Adaptive Pareto-Optimal Token Merging for Edge Transformer Models in Semantic Communication

TL;DR

This paper tackles the challenge of deploying transformer-based semantic communication on resource-constrained edge devices by introducing a training-free adaptive token merging mechanism for Vision Transformers. By per-layer adjusting the number of tokens merged and formulating the problem as a multi-objective optimization of accuracy versus computation, the authors construct Pareto fronts via Gaussian process-based Bayesian optimization to enable runtime adaptation without retraining. Empirical results on ImageNet with a ViT backbone show significant reductions in FLOPs while preserving task performance across a range of SNR conditions, and demonstrate that adaptive policies respond to channel quality to balance throughput and fidelity.

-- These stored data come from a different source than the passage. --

Context: an optimization exercise on an open-source flow, tuned for small area. The choices shown serve that exercise and are no tape-out recipe. Only simulation tests tie the RTL to the original design; equivalence was not proved. Power is estimated from default activity; no workload was simulated. The clock port is modelled as an ideal driver; clocking choices that lean on that would not hold on a real chip.

==> inputs of run a <==
==> flow/design.v <==
module keyscan_midi (
    input  wire       clk,
    input  wire       rst,         
    input  wire       tickReq,     
    input  wire [3:0] sense,       
    output wire [7:0] colDrive,    
    output reg  [2:0] muxAddr,     
    output wire [7:0] txByte,      
    output reg        txValid,
    output reg        clampSeen    
);
    localparam [3:0] P_IDLE     = 4'd0,
                     P_SELECT   = 4'd1,
                     P_SET0     = 4'd2,    
                     P_SET      = 4'd3,    
                     P_SETTLE   = 4'd4,
                     P_READ     = 4'd5,
                     P_DIFF     = 4'd6,
                     P_HANDLE   = 4'd7,
                     P_EMIT1    = 4'd8,    
                     P_EMIT2    = 4'd9,    
                     P_ADVANCE  = 4'd10;
    reg  [3:0]  phase;
    reg  [2:0]  col;           
    reg         adv;           
    reg  [63:0] W;             
    reg  [63:0] R [0:6];       
    reg  [47:0] E;             
    reg  [2:0]  cnt;           
    reg         pending;       
    reg         z;             
    reg         lap0;          
    reg         msgOn;
    assign colDrive = 8'h01 << col;
    wire isRead   = (phase == P_READ);
    wire isHandle = (phase == P_HANDLE);
    wire isEmit1  = (phase == P_EMIT1);
    wire isEmit2  = (phase == P_EMIT2);
    wire swap     = pending && (cnt == 3'b001);
    wire [7:0] o = z ? 8'd0 : W[63:56];
    wire oLM = o[7], oLB = o[6], oUM = o[5], oUB = o[4];
    wire onL = o[3], offL = o[2], onU = o[1], offU = o[0];
    wire sLM = sense[0], sLB = sense[1], sUM = sense[2], sUB = sense[3];
    wire mcL = sLM ^ oLM, bcL = sLB ^ oLB;
    wire mcU = sUM ^ oUM, bcU = sUB ^ oUB;
    wire emL = mcL & (sLM ? ~onL : ~offL);
    wire emU = mcU & (sUM ? ~onU : ~offU);
    wire clrL = bcL & sLB, clrU = bcU & sUB;
    wire nOnL  = ~clrL & (onL  | (mcL &  sLM));
    wire nOffL = ~clrL & (offL | (mcL & ~sLM));
    wire nOnU  = ~clrU & (onU  | (mcU &  sUM));
    wire nOffU = ~clrU & (offU | (mcU & ~sUM));
    wire [7:0] nWord = {sLM, sLB, sUM, sUB, nOnL, nOffL, nOnU, nOffU};
    wire [5:0] nEv = {emL, mcL & (sLM | ~emL), bcL,
                      emU, mcU & (sUM | ~emU), bcU};
    reg [15:0] ka, kb, kp;     
    integer k;
    always @(*) begin
        for (k = 0; k < 8; k = k + 1) begin
            ka[k]   = E[6*(7-k) + 5];
            kb[k]   = E[6*(7-k) + 4];
            kp[k]   = E[6*(7-k) + 3];
            ka[8+k] = E[6*(7-k) + 2];
            kb[8+k] = E[6*(7-k) + 1];
            kp[8+k] = E[6*(7-k) + 0];
        end
    end
    wire [15:0] kmk  = ka | kb;            
    wire [15:0] pend = kmk | kp;
    function [15:0] belowOf(input [15:0] p);
        integer i;
        reg acc;
        begin
            acc = 1'b0;
            for (i = 0; i < 16; i = i + 1) begin
                belowOf[i] = acc;
                acc = acc | p[i];
            end
        end
    endfunction
    wire [15:0] below = belowOf(pend);    
    wire [15:0] sel = pend & ~below;
    wire        any = |pend;
    wire        emitSel = |(sel & ka);
    wire        onSel   = |(sel & kb);
    reg  [2:0]  mSel;
    reg         upSel;
    integer q;
    always @(*) begin
        mSel  = 3'd0;
        upSel = 1'b0;
        for (q = 0; q < 16; q = q + 1)
            if (sel[q]) begin
                mSel  = mSel  | q[2:0];
                upSel = upSel | q[3];
            end
    end
    wire clampRow = (sel[7] | sel[15]) && (col >= 3'd5);
    wire clrMk = (isHandle & ~emitSel) | isEmit2;
    reg  [47:0] Eclr;
    integer j;
    always @(*) begin
        for (j = 0; j < 16; j = j + 1) begin
            Eclr[6*(7-j%8) + (j < 8 ? 5 : 2)] = ~below[j] & clrMk;
            Eclr[6*(7-j%8) + (j < 8 ? 4 : 1)] = ~below[j] & clrMk;
            Eclr[6*(7-j%8) + (j < 8 ? 3 : 0)] = ~below[j] & ~kmk[j] & isHandle;
        end
    end
    wire [6:0] rawPitch = 7'd36 + {1'b0, mSel, col};
    wire [6:0] pitch    = (mSel == 3'd7 && col >= 3'd5) ? 7'd96 : rawPitch;
    assign txByte = isEmit1 ? {3'b100, msgOn, 3'b000, ~upSel} :
                    isEmit2 ? {1'b0, pitch} :
                              {1'b0, {7{msgOn}}};
    integer s;
    always @(posedge clk) begin
        R[0] <= swap ? W : R[6];
        for (s = 1; s < 7; s = s + 1)
            R[s] <= R[s-1];
    end
    always @(posedge clk) begin
        if (swap)
            W <= R[6];
        else if (isRead)
            W <= {W[55:0], nWord};
        if (isRead)
            E <= {E[41:0], nEv};
        else
            E <= E & ~Eclr;
        if (isHandle & any & emitSel)
            msgOn <= onSel;
    end
    always @(posedge clk) begin
        if (rst) begin
            phase     <= P_IDLE;
            col       <= 3'd0;
            adv       <= 1'b0;
            muxAddr   <= 3'd0;
            txValid   <= 1'b0;
            clampSeen <= 1'b0;
            cnt       <= 3'b001;
            pending   <= 1'b0;
            z         <= 1'b1;
            lap0      <= 1'b1;
        end else begin
            txValid <= 1'b0;
            if (!swap) cnt <= {cnt[1:0], cnt[2] ^ cnt[1]};
            if (swap) begin
                pending <= 1'b0;
                z       <= lap0;
            end
            case (phase)
                P_IDLE:   if (tickReq) phase <= P_SELECT;
                P_SELECT: begin
                    col   <= col + {2'b00, adv};
                    phase <= P_SET0;
                end
                P_SET0: begin
                    muxAddr <= 3'd0;
                    phase   <= P_SETTLE;
                end
                P_SET: begin
                    muxAddr <= muxAddr + 3'd1;
                    phase   <= P_SETTLE;
                end
                P_SETTLE: phase <= P_READ;
                P_READ: begin
                    if (muxAddr == 3'd7) begin
                        phase   <= P_DIFF;
                        pending <= 1'b1;
                        z       <= 1'b0;
                        if (col == 3'd7) lap0 <= 1'b0;
                    end else
                        phase <= P_SET;
                end
                P_DIFF: phase <= P_HANDLE;
                P_HANDLE: begin
                    if (!any)
                        phase <= P_ADVANCE;
                    else begin
                        if (clampRow) clampSeen <= 1'b1;
                        if (emitSel) begin
                            txValid <= 1'b1;
                            phase   <= P_EMIT1;
                        end
                    end
                end
                P_EMIT1: begin
                    txValid <= 1'b1;
                    phase   <= P_EMIT2;
                end
                P_EMIT2: begin
                    txValid <= 1'b1;
                    phase   <= P_HANDLE;
                end
                P_ADVANCE: begin
                    adv   <= 1'b1;
                    phase <= P_IDLE;
                end
                default: phase <= P_IDLE;
            endcase
        end
    end
endmodule
==> flow/flow/run.sh <==
#!/bin/bash
# Standard layout, with clock-tree synthesis told not to add dummy loads and
# the port buffers made with the smallest buffer.
set -euo pipefail
export CTS_ARGS="-sink_clustering_enable -repair_clock_nets -sink_clustering_size 35 -sink_clustering_max_diameter 70 -buf_list sky130_fd_sc_hd__clkbuf_16 -dont_use_dummy_load"
export BUFFER_PORTS_ARGS="-buffer_cell sky130_fd_sc_hd__buf_1"
bash standard.sh > standard.log 2>&1
==> flow/standard.sh <==
#!/bin/bash
# synth_recipe.tcl (not shown) runs the flow's synth.tcl, then flattens the netlist and writes it again
# the make line also repeats each setting of config.mk as NAME=value (left out here)
make -C /OpenROAD-flow-scripts/flow DESIGN_CONFIG=/design/flow/config.mk WORK_HOME=/design/flow/orfs CLKGATE_MAP_FILE= SYNTH_SCRIPT=/design/flow/synth_recipe.tcl "${@:-finish}"
==> flow/config.mk <==
export PLATFORM = sky130hd
export DESIGN_NAME = keyscan_midi
export DESIGN_NICKNAME = keyscan_midi
export VERILOG_FILES = /design/flow/design.v
export SDC_FILE = /design/flow/constraint.sdc
export NUM_CORES = 4
export LEC_CHECK = 0
export CAP_MARGIN = 20
export CORE_MARGIN = 2
export CORE_UTILIZATION = 65
export PLACE_DENSITY = 0.75
export SLEW_MARGIN = 20
==> flow/constraint.sdc <==
create_clock -name core_clock -period 10.0 [get_ports {clk}]
set_input_delay 2.0000 -clock core_clock [delete_from_list [all_inputs] [get_ports {clk}]]
set_output_delay 2.0000 -clock core_clock [all_outputs]
set_load 0.01 [all_outputs]
==> run b (differences from run a) <==
==> flow/design.v, changed modules only <==
module keyscan_midi (
    input  wire       clk,
    input  wire       rst,         
    input  wire       tickReq,     
    input  wire [3:0] sense,       
    output wire [7:0] colDrive,    
    output reg  [2:0] muxAddr,     
    output wire [7:0] txByte,      
    output reg        txValid,
    output reg        clampSeen    
);
    localparam [3:0] P_IDLE     = 4'd0,
                     P_SELECT   = 4'd1,
                     P_SET0     = 4'd2,    
                     P_SET      = 4'd3,    
                     P_SETTLE   = 4'd4,
                     P_READ     = 4'd5,
                     P_DIFF     = 4'd6,
                     P_HANDLE   = 4'd7,
                     P_EMIT1    = 4'd8,    
                     P_EMIT2    = 4'd9,    
                     P_ADVANCE  = 4'd10;
    reg  [3:0]  phase;
    reg  [2:0]  col;           
    reg         adv;           
    reg  [63:0] W;             
    reg  [63:0] R [0:6];       
    reg  [47:0] E;             
    reg  [2:0]  cnt;           
    reg         pending;       
    reg         z;             
    reg         lap0;          
    reg         msgOn;
    assign colDrive = 8'h01 << col;
    wire isRead   = (phase == P_READ);
    wire isHandle = (phase == P_HANDLE);
    wire isEmit1  = (phase == P_EMIT1);
    wire isEmit2  = (phase == P_EMIT2);
    wire swap     = pending && (cnt == 3'd0);
    wire [7:0] o = z ? 8'd0 : W[63:56];
    wire oLM = o[7], oLB = o[6], oUM = o[5], oUB = o[4];
    wire onL = o[3], offL = o[2], onU = o[1], offU = o[0];
    wire sLM = sense[0], sLB = sense[1], sUM = sense[2], sUB = sense[3];
    wire mcL = sLM ^ oLM, bcL = sLB ^ oLB;
    wire mcU = sUM ^ oUM, bcU = sUB ^ oUB;
    wire emL = mcL & (sLM ? ~onL : ~offL);
    wire emU = mcU & (sUM ? ~onU : ~offU);
    wire clrL = bcL & sLB, clrU = bcU & sUB;
    wire nOnL  = ~clrL & (onL  | (mcL &  sLM));
    wire nOffL = ~clrL & (offL | (mcL & ~sLM));
    wire nOnU  = ~clrU & (onU  | (mcU &  sUM));
    wire nOffU = ~clrU & (offU | (mcU & ~sUM));
    wire [7:0] nWord = {sLM, sLB, sUM, sUB, nOnL, nOffL, nOnU, nOffU};
    wire [5:0] nEv = {emL, mcL & (sLM | ~emL), bcL,
                      emU, mcU & (sUM | ~emU), bcU};
    reg [31:0] pa, pb;         
    integer k;
    always @(*) begin
        for (k = 0; k < 8; k = k + 1) begin
            pa[2*k]      = E[6*(7-k) + 5];
            pb[2*k]      = E[6*(7-k) + 4];
            pa[2*k+1]    = E[6*(7-k) + 3];
            pb[2*k+1]    = 1'b0;
            pa[16+2*k]   = E[6*(7-k) + 2];
            pb[16+2*k]   = E[6*(7-k) + 1];
            pa[16+2*k+1] = E[6*(7-k) + 0];
            pb[16+2*k+1] = 1'b0;
        end
    end
    wire [31:0] pend = pa | pb;
    wire [31:0] lowBelow = {lowBelowShift(pend), 1'b0};
    function [30:0] lowBelowShift(input [31:0] p);
        integer i;
        reg acc;
        begin
            acc = 1'b0;
            for (i = 0; i < 31; i = i + 1) begin
                acc = acc | p[i];
                lowBelowShift[i] = acc;
            end
        end
    endfunction
    wire [31:0] sel = pend & ~lowBelow;
    wire        any = |pend;
    wire [31:0] makeMask = 32'h55555555;
    wire        emitSel = |(sel & pa & makeMask);
    wire        onSel   = |(sel & pb);
    reg  [2:0]  mSel;
    reg         upSel;
    integer q;
    always @(*) begin
        mSel  = 3'd0;
        upSel = 1'b0;
        for (q = 0; q < 32; q = q + 1)
            if (sel[q]) begin
                mSel  = mSel  | q[3:1];
                upSel = upSel | q[4];
            end
    end
    wire clampRow = (mSel == 3'd7) && (col >= 3'd5);
    wire clrEn = (isHandle & ~emitSel) | isEmit2;
    reg  [47:0] Eclr;
    integer j;
    always @(*) begin
        for (j = 0; j < 8; j = j + 1) begin
            Eclr[6*(7-j) + 5] = sel[2*j]      & clrEn;
            Eclr[6*(7-j) + 4] = sel[2*j]      & clrEn;
            Eclr[6*(7-j) + 3] = sel[2*j+1]    & clrEn;
            Eclr[6*(7-j) + 2] = sel[16+2*j]   & clrEn;
            Eclr[6*(7-j) + 1] = sel[16+2*j]   & clrEn;
            Eclr[6*(7-j) + 0] = sel[16+2*j+1] & clrEn;
        end
    end
    wire [6:0] rawPitch = 7'd36 + {1'b0, mSel, col};
    wire [6:0] pitch    = (mSel == 3'd7 && col >= 3'd5) ? 7'd96 : rawPitch;
    assign txByte = isEmit1 ? {3'b100, msgOn, 3'b000, ~upSel} :
                    isEmit2 ? {1'b0, pitch} :
                              {1'b0, {7{msgOn}}};
    integer s;
    always @(posedge clk) begin
        R[0] <= swap ? W : R[6];
        for (s = 1; s < 7; s = s + 1)
            R[s] <= R[s-1];
    end
    always @(posedge clk) begin
        if (swap)
            W <= R[6];
        else if (isRead)
            W <= {W[55:0], nWord};
        if (isRead)
            E <= {E[41:0], nEv};
        else
            E <= E & ~Eclr;
        if (isHandle & any & emitSel)
            msgOn <= onSel;
    end
    always @(posedge clk) begin
        if (rst) begin
            phase     <= P_IDLE;
            col       <= 3'd0;
            adv       <= 1'b0;
            muxAddr   <= 3'd0;
            txValid   <= 1'b0;
            clampSeen <= 1'b0;
            cnt       <= 3'd0;
            pending   <= 1'b0;
            z         <= 1'b1;
            lap0      <= 1'b1;
        end else begin
            txValid <= 1'b0;
            cnt <= swap ? 3'd0 : (cnt == 3'd0 ? 3'd6 : cnt - 3'd1);
            if (swap) begin
                pending <= 1'b0;
                z       <= lap0;
            end
            case (phase)
                P_IDLE:   if (tickReq) phase <= P_SELECT;
                P_SELECT: begin
                    col   <= col + {2'b00, adv};
                    phase <= P_SET0;
                end
                P_SET0: begin
                    muxAddr <= 3'd0;
                    phase   <= P_SETTLE;
                end
                P_SET: begin
                    muxAddr <= muxAddr + 3'd1;
                    phase   <= P_SETTLE;
                end
                P_SETTLE: phase <= P_READ;
                P_READ: begin
                    if (muxAddr == 3'd7) begin
                        phase   <= P_DIFF;
                        pending <= 1'b1;
                        z       <= 1'b0;
                        if (col == 3'd7) lap0 <= 1'b0;
                    end else
                        phase <= P_SET;
                end
                P_DIFF: phase <= P_HANDLE;
                P_HANDLE: begin
                    if (!any)
                        phase <= P_ADVANCE;
                    else begin
                        if (clampRow) clampSeen <= 1'b1;
                        if (emitSel) begin
                            txValid <= 1'b1;
                            phase   <= P_EMIT1;
                        end
                    end
                end
                P_EMIT1: begin
                    txValid <= 1'b1;
                    phase   <= P_EMIT2;
                end
                P_EMIT2: begin
                    txValid <= 1'b1;
                    phase   <= P_HANDLE;
                end
                P_ADVANCE: begin
                    adv   <= 1'b1;
                    phase <= P_IDLE;
                end
                default: phase <= P_IDLE;
            endcase
        end
    end
endmodule
==> flow/run.sh (new file) <==
#!/bin/bash
# synth_recipe.tcl (not shown) runs the flow's synth.tcl, then flattens the netlist and writes it again
# the make line also repeats each setting of config.mk as NAME=value (left out here)
make -C /OpenROAD-flow-scripts/flow DESIGN_CONFIG=/design/flow/config.mk WORK_HOME=/design/flow/orfs CLKGATE_MAP_FILE= SYNTH_SCRIPT=/design/flow/synth_recipe.tcl finish
- CTS_BUF_LIST: default -> sky130_fd_sc_hd__clkbuf_8
- CTS_CLUSTER_SIZE: default -> 20
removed: flow/flow/run.sh
removed: flow/standard.sh
==> run c (differences from run a) <==
--- a/flow/design.v
+++ b/flow/design.v
@@ -69,3 +69,3 @@
     wire [15:0] pend = kmk | kp;
-    function [15:0] belowOf(input [15:0] p);
+    function [15:0] below(input [15:0] p);
         integer i;
@@ -75,3 +75,3 @@
             for (i = 0; i < 16; i = i + 1) begin
-                belowOf[i] = acc;
+                below[i] = acc;
                 acc = acc | p[i];
@@ -80,4 +80,3 @@
     endfunction
-    wire [15:0] below = belowOf(pend);    
-    wire [15:0] sel = pend & ~below;
+    wire [15:0] sel = pend & ~below(pend);
     wire        any = |pend;
@@ -97,3 +96,3 @@
     end
-    wire clampRow = (sel[7] | sel[15]) && (col >= 3'd5);
+    wire clampRow = (mSel == 3'd7) && (col >= 3'd5);
     wire clrMk = (isHandle & ~emitSel) | isEmit2;
@@ -103,5 +102,5 @@
         for (j = 0; j < 16; j = j + 1) begin
-            Eclr[6*(7-j%8) + (j < 8 ? 5 : 2)] = ~below[j] & clrMk;
-            Eclr[6*(7-j%8) + (j < 8 ? 4 : 1)] = ~below[j] & clrMk;
-            Eclr[6*(7-j%8) + (j < 8 ? 3 : 0)] = ~below[j] & ~kmk[j] & isHandle;
+            Eclr[6*(7-j%8) + (j < 8 ? 5 : 2)] = sel[j] & kmk[j] & clrMk;
+            Eclr[6*(7-j%8) + (j < 8 ? 4 : 1)] = sel[j] & kmk[j] & clrMk;
+            Eclr[6*(7-j%8) + (j < 8 ? 3 : 0)] = sel[j] & ~kmk[j] & isHandle;
         end
==> flow/flow/run.sh (replaced) <==
#!/bin/bash
# Standard layout, with clock-tree synthesis told not to add dummy loads and
# the port buffers made with the smallest buffer.
set -euo pipefail
export CTS_ARGS="-sink_clustering_enable -repair_clock_nets -sink_clustering_size 30 -sink_clustering_max_diameter 60 -buf_list sky130_fd_sc_hd__clkbuf_16 -dont_use_dummy_load"
export BUFFER_PORTS_ARGS="-buffer_cell sky130_fd_sc_hd__buf_1"
bash standard.sh > standard.log 2>&1
==> summary of the runs <==
Run b went through all stages and came out clean. Run a completed with no timing, DRC or antenna violations. Run c went through all stages and came out clean.
Of run a and run b, run a has the higher sequential power (gap about 3%, measured against run b).
Between run b and run a, the lower maximum frequency is in run b (gap about 11%, measured against run a).
Utilization: run a < run c < run b.
Between run c and run a, the lower worst hold slack is in run a (gap 0.031 ns).
Between run a and run c, the lower die area is in run a (gap about 0.34%, measured against run c).
Cell area: run a < run c < run b.
Clock skew: run a > run c > run b.
Critical path depth is the same in run a and run c.

-- separate check: timing with driven ports --
In the flow no input, the clock included, has a driving cell. The finished layouts below were timed again as built, in two steps. Step 1, drivers: a clkbuf_16 drives clk and a buf_2 each remaining input, both assumed. Step 2 also shifts input and output timing later by t, the mid clock arrival at the registers, as if the neighbouring blocks saw the same clock. a / b / c = no drivers / after step 1 / after step 2; a / b = the first two.
run | t, ns | setup WS [ns] | hold WS [ns]
run a | 0.565 | 5.055 / 5.006 / 5.571 | 0.268 / 0.268 / 0.268
run b | 0.629 | 4.422 / 4.378 / 5.007 | 0.312 / 0.312 / 0.312
run c | 0.591 | 4.713 / 4.664 / 5.256 | 0.299 / 0.299 / 0.299
After both steps every run listed still meets setup and hold.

The work provides a practical, plug-and-play approach for scalable edge intelligence in 6G, with potential extensions to multimodal transformers and energy-aware objectives.

Abstract

Large-scale transformer models have emerged as a powerful tool for semantic communication systems, enabling edge devices to extract rich representations for robust inference across noisy wireless channels. However, their substantial computational demands remain a major barrier to practical deployment in resource-constrained 6G networks. In this paper, we present a training-free framework for adaptive token merging in pretrained vision transformers to jointly reduce inference time and transmission resource usage. We formulate the selection of per-layer merging proportions as a multi-objective optimization problem to balance accuracy and computational cost. We employ Gaussian process-based Bayesian optimization to construct a Pareto frontier of optimal configurations, enabling flexible runtime adaptation to dynamic application requirements and channel conditions. Extensive experiments demonstrate that our method consistently outperforms other baselines and achieves significant reductions in floating-point operations while maintaining competitive accuracy across a wide range of signal-to-noise ratio (SNR) conditions. Additional results highlight the effectiveness of adaptive policies that adjust merging aggressiveness in response to channel quality, providing a practical mechanism to trade off latency and semantic fidelity on demand. These findings establish a scalable and efficient approach for deploying transformer-based semantic communication in future edge intelligence systems.

Figures (5)

• Figure 1: Overview of the proposed edge-to-cloud semantic communication system. An input image is partitioned into patches and projected into embeddings, which are processed by a pretrained transformer encoder augmented with a training-free token merging module. The resulting semantic tokens are compressed by a JSCC encoder and transmitted over a noisy wireless channel. The server reconstructs the tokens using a JSCC decoder and performs task-specific inference.
• Figure 2: Accuracy vs. GFLOPs trade-off across all evaluated configurations. Gray dots indicate all sampled configurations during Bayesian optimization. Red circles denote Pareto-optimal configurations discovered by our method.
• Figure 3: Top-1 accuracy across varying SNR levels for the highest accuracy Pareto configuration compared to the uncompressed model.
• Figure 4: GFLOPs and accuracy versus SNR for the different merging strategies
• Figure 5: Left: Original image. Center: High-accuracy configuration sampled from the Pareto front. Right: Lower-complexity configuration from the Pareto front showing more aggressive merging.